Section : CURRENT ISSUES Issue Date : 2 / 1991 3,496 Words Author : Glenn R. Simpson Glenn R. Simpson covers the Keating case for the Capitol Hill newspaper Roll Call.
The National Mortgage News, the Orange County Register, the Mesa (Arizona) Tribune, Regardie's magazine: These are some of the unlikely press heroes of the Charles Keating-Lincoln Savings and Loan scandal. Along with some bigger newspapers like the Detroit News, the Los Angeles Times, the San Francisco Chronicle, the Dallas Morning News, the Arizona Republic, and the Wall Street Journal, these journalistic bush leaguers made major contributions to uncovering the financial misdeeds and vast subterranean web of political influence spun by accused racketeer Charles H. Keating, Jr.
Without them, the story of one of the most sensational American scandals of the 1980s would in all likelihood have remained untold. For the two most politically influential news organs in America, the Washington Post and the New York Times, have snoozed--albeit fitfully--through most of this complex but sensational tale of venality, greed, and political corruption.

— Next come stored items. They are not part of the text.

===== config.mk =====
export PLATFORM = sky130hd
export DESIGN_NAME = pstcc_pair_unit
export DESIGN_NICKNAME = d
export VERILOG_FILES = /design/src/rtl/pstcc_pkg.sv /design/src/rtl/pstcc_pair_unit.sv
export SDC_FILE = /design/constraint.sdc
export NUM_CORES = 2
export LEC_CHECK = 0
export ABC_AREA = 1
export BUFFER_PORTS_ARGS = -buffer_cell sky130_fd_sc_hd__buf_4
export CORE_MARGIN = 2
export CORE_UTILIZATION = 59
export CTS_CLUSTER_SIZE = 20
export DETAILED_ROUTE_END_ITERATION = 8
export PLACE_DENSITY = 0.86
export SLEW_MARGIN = 20
export SYNTH_ARGS = -nofsm -noshare
export SYNTH_HDL_FRONTEND = slang
export SYNTH_SLANG_ARGS = --single-unit
export TNS_END_PERCENT = 100

===== constraint.sdc =====
create_clock -name clk -period 6.1 [get_ports clk]
set_input_delay 0.61 -clock clk [delete_from_list [all_inputs] [get_ports clk]]
set_output_delay 0.61 -clock clk [all_outputs]
set_load 0.02 [all_outputs]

One accomplished investigative reporter for a medium-sized West Coast paper bitterly calls the Post and the Times "the Pravdas." When it comes to the Keating scandal, that is a devastatingly accurate description; both papers virtually dictate what is news--even the television networks take their cues from the two dailies-and little, indeed, has seemed newsworthy to them about Keating.
This reporter has written several ground-breaking stories about the Keating affair, some as recently as last fall, but they have been ignored by the Pravdas and, as far as Washington is concerned, might as well never have been written. It is a familiar plaint among the small community of Keating investigators in the press.
On May 24, 1988, an ironic memorandum was written by a senior aide on the House Banking Committee. He urged his boss, then-Banking Committee Chairman Fernand St. Germain (a Rhode Island Democrat who in November of that year became one of the first electoral casualties of the S&L scandal), to investigate the long-controversial Lincoln.
The thrift, the aide wrote, "is now very much in the eyes of the various national investigative reporters--Jack Anderson, Mike Binstein, Brooks Jackson up front and others like [Kathleen] Day not far behind. My guess, based on conversations with Binstein and Jackson, in particular, is that Lincoln smells and that they will track the smell like sharks after blood."